• _DATASET EXCERPTS_
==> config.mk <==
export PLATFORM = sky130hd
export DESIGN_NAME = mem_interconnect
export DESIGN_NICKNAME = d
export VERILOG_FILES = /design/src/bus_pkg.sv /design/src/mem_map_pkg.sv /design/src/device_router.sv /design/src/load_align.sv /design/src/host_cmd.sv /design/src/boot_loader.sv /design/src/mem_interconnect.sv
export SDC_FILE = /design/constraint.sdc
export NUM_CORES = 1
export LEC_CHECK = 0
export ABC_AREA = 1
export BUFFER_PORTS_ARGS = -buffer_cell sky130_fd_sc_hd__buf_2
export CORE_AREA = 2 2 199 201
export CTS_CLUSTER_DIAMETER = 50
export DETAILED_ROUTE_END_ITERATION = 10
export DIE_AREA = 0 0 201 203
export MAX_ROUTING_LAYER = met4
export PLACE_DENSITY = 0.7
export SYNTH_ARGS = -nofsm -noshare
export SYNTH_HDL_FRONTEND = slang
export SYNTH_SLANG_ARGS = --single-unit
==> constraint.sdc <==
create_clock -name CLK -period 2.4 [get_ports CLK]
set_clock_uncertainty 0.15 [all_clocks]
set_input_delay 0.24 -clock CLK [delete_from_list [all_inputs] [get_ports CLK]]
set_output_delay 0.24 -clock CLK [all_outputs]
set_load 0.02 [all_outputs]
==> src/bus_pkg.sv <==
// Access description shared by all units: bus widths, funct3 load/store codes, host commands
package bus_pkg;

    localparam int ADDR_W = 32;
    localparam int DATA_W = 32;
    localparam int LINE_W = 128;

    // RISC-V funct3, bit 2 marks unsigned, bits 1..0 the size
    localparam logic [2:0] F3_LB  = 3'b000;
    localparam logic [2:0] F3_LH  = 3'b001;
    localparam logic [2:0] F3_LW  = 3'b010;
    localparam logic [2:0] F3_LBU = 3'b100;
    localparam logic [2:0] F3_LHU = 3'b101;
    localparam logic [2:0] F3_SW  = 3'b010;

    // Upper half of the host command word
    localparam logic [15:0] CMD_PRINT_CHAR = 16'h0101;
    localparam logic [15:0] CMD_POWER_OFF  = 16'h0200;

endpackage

==

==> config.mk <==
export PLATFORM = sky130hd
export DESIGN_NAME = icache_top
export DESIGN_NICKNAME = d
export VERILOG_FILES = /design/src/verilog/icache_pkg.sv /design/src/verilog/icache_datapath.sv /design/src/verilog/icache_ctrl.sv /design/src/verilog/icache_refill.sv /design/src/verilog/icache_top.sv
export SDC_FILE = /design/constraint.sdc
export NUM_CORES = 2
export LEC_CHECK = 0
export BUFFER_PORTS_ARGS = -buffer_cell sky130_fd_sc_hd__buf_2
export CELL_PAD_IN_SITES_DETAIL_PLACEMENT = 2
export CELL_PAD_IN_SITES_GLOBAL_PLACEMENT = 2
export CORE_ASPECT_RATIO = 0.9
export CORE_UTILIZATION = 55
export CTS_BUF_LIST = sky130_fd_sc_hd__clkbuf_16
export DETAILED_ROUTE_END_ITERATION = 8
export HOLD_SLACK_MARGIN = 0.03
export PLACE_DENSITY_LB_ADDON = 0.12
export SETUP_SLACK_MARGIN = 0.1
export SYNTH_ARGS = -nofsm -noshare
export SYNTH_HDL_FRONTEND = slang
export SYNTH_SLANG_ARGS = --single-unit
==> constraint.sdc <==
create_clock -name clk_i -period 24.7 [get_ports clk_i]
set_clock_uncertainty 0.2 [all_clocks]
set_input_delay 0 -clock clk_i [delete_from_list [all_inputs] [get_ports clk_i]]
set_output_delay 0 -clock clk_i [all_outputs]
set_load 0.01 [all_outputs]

* * *

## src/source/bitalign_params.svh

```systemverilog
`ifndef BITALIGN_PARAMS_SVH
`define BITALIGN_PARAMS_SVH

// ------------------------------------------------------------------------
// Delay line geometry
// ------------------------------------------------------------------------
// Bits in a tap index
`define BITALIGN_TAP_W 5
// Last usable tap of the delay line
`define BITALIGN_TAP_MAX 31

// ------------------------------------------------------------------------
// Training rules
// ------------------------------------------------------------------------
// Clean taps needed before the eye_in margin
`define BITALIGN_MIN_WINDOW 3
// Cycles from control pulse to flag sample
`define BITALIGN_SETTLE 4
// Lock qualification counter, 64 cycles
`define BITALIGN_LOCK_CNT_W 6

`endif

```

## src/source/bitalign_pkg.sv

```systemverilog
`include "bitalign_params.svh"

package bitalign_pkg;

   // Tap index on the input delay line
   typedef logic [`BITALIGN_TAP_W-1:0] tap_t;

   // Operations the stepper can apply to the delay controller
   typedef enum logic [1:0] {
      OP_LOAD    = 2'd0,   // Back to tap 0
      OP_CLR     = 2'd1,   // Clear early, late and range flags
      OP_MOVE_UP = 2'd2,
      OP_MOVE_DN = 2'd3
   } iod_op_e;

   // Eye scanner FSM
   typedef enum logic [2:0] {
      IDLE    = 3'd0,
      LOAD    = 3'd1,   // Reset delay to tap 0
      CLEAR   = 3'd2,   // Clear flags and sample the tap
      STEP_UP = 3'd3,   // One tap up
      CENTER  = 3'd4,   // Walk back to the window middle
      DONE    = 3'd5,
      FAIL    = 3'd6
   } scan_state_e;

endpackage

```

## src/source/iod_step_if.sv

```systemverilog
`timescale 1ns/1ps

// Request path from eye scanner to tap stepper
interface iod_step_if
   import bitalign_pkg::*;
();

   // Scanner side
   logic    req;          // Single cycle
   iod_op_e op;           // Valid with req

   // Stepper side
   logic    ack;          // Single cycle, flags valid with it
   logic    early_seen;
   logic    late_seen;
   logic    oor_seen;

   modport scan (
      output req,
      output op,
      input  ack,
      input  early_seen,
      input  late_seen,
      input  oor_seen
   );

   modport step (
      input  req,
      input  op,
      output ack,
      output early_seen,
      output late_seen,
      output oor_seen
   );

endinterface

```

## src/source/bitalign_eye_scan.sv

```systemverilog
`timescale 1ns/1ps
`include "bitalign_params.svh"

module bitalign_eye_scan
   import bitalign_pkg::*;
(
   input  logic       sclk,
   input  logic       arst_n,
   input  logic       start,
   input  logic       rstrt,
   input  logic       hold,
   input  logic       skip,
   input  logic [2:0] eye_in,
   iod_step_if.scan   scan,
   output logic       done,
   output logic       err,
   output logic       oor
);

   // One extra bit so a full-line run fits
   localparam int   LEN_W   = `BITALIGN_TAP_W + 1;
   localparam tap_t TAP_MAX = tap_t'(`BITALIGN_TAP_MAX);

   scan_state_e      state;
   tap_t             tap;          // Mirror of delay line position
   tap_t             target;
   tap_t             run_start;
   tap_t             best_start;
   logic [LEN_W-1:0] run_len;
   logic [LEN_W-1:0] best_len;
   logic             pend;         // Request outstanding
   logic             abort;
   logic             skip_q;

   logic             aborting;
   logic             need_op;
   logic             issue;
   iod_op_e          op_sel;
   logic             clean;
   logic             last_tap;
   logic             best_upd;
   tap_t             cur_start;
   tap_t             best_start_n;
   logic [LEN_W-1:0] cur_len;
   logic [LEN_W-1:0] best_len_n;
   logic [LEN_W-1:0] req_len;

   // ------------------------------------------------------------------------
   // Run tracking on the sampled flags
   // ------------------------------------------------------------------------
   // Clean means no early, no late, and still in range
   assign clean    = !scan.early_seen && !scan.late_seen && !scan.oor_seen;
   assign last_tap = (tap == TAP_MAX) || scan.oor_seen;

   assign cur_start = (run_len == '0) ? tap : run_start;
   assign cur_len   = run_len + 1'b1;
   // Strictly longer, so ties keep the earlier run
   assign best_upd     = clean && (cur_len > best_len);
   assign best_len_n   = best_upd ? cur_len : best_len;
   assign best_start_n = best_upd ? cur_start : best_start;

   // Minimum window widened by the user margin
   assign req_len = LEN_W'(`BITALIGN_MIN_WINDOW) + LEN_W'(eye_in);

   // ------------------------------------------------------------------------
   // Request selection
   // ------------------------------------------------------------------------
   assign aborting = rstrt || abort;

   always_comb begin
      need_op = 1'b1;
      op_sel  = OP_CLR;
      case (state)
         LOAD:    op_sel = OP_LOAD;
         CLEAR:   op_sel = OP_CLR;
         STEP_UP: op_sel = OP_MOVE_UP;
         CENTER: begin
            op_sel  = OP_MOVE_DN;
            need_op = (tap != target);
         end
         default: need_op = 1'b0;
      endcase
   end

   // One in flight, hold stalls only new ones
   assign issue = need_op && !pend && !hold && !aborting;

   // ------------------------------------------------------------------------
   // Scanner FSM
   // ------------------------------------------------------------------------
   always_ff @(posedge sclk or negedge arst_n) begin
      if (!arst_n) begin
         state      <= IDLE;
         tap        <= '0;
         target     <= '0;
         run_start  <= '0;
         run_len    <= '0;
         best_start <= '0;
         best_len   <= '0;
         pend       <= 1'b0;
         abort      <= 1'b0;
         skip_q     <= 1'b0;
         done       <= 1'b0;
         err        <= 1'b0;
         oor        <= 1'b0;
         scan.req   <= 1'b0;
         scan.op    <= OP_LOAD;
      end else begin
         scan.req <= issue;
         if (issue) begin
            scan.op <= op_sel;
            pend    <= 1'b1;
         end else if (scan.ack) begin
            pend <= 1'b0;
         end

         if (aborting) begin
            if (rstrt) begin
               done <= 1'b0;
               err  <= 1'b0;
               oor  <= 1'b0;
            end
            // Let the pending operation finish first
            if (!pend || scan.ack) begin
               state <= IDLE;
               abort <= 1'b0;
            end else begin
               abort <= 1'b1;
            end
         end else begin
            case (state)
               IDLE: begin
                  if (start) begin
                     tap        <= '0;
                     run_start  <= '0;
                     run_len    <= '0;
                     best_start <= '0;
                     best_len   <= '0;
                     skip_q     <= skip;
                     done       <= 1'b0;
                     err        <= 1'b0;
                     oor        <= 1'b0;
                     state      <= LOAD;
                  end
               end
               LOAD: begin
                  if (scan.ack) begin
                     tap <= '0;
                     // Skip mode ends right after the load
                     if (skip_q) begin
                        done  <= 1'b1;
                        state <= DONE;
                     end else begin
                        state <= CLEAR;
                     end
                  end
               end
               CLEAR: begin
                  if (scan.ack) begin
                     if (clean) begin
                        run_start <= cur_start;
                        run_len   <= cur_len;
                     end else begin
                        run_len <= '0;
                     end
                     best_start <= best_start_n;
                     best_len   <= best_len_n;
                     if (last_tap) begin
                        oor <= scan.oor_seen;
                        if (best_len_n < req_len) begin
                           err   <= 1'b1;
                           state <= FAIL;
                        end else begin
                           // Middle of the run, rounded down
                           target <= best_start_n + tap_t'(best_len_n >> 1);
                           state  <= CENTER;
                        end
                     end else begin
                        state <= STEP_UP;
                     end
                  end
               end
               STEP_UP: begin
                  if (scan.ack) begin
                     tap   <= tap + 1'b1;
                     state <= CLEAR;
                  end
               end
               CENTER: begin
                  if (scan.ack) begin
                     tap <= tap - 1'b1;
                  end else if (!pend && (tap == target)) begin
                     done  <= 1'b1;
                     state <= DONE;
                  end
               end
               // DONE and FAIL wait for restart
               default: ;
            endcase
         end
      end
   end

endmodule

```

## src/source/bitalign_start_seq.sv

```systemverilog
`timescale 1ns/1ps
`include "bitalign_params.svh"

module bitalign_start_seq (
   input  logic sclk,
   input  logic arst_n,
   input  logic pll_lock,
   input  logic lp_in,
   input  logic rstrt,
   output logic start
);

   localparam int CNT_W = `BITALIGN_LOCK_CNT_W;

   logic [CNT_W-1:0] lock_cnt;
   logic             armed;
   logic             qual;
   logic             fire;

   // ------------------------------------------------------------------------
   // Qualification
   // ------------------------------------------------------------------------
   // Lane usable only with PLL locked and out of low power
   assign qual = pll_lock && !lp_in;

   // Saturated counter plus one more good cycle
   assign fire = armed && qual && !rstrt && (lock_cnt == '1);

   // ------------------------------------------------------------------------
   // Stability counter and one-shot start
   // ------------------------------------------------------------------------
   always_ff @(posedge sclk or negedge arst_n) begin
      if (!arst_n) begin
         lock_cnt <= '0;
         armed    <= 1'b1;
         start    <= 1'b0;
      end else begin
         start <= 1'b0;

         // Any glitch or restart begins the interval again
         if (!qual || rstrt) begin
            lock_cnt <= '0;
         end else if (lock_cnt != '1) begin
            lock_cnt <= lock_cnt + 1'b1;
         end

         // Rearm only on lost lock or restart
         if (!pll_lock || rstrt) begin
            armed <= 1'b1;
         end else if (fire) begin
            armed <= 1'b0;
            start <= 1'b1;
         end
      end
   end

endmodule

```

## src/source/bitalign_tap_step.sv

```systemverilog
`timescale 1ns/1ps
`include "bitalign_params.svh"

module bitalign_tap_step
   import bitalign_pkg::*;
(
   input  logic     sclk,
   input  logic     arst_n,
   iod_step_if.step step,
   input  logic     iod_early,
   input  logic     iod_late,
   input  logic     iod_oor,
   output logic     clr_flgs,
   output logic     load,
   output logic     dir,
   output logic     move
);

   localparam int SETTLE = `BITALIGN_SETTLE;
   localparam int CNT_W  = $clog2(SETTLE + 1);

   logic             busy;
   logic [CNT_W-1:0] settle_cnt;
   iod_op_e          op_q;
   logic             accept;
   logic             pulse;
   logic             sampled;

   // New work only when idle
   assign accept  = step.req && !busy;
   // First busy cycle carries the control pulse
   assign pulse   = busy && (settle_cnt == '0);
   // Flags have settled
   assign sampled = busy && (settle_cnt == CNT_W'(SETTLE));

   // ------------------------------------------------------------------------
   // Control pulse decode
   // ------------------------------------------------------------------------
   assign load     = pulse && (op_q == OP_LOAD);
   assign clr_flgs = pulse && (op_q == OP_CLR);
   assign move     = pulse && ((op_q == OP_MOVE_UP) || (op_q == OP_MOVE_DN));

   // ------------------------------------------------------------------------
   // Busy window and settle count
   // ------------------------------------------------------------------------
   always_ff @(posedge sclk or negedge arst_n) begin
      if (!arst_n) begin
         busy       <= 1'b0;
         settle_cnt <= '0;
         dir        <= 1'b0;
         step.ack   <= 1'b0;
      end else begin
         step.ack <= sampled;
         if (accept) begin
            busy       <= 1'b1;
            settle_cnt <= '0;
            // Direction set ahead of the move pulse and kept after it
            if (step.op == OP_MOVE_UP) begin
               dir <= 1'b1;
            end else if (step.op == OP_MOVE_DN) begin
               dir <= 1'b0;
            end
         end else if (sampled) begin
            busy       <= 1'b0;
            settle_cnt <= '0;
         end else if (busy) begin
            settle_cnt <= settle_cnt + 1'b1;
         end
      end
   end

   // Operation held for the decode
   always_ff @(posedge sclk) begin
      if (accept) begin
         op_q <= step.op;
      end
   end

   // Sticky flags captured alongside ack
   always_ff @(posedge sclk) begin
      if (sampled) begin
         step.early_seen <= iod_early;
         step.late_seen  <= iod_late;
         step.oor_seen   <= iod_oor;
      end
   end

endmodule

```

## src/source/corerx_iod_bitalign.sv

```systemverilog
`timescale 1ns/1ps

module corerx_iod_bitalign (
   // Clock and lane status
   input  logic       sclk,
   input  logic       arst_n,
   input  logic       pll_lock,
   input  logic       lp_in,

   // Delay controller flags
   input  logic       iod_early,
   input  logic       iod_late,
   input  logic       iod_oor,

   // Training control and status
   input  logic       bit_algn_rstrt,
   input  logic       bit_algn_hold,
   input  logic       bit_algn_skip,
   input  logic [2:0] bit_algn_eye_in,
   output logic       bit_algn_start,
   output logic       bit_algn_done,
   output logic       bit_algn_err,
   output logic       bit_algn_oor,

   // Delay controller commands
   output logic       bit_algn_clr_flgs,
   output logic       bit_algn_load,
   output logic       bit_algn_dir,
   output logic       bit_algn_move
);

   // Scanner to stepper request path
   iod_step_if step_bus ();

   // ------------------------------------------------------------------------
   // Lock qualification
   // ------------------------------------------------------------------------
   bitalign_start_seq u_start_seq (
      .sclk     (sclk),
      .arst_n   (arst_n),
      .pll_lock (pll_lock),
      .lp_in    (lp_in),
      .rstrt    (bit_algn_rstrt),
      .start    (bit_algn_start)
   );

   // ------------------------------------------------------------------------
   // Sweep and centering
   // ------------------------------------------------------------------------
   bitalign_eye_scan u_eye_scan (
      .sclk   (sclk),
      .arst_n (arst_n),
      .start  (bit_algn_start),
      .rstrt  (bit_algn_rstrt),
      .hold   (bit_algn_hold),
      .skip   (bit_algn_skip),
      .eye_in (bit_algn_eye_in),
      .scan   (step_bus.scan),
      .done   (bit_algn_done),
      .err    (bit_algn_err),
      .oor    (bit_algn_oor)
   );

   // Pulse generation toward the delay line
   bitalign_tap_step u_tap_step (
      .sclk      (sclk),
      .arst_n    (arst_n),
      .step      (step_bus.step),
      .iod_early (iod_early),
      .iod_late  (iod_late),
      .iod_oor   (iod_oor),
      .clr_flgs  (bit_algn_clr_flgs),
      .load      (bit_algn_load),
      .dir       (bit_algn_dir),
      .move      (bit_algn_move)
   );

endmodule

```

• _ACTION ITEM_
Search the entries for the string "index". Copy every line that has it.

• _ANSWER TO THIS PROBLEM_
// Bits in a tap index
   // Tap index on the input delay line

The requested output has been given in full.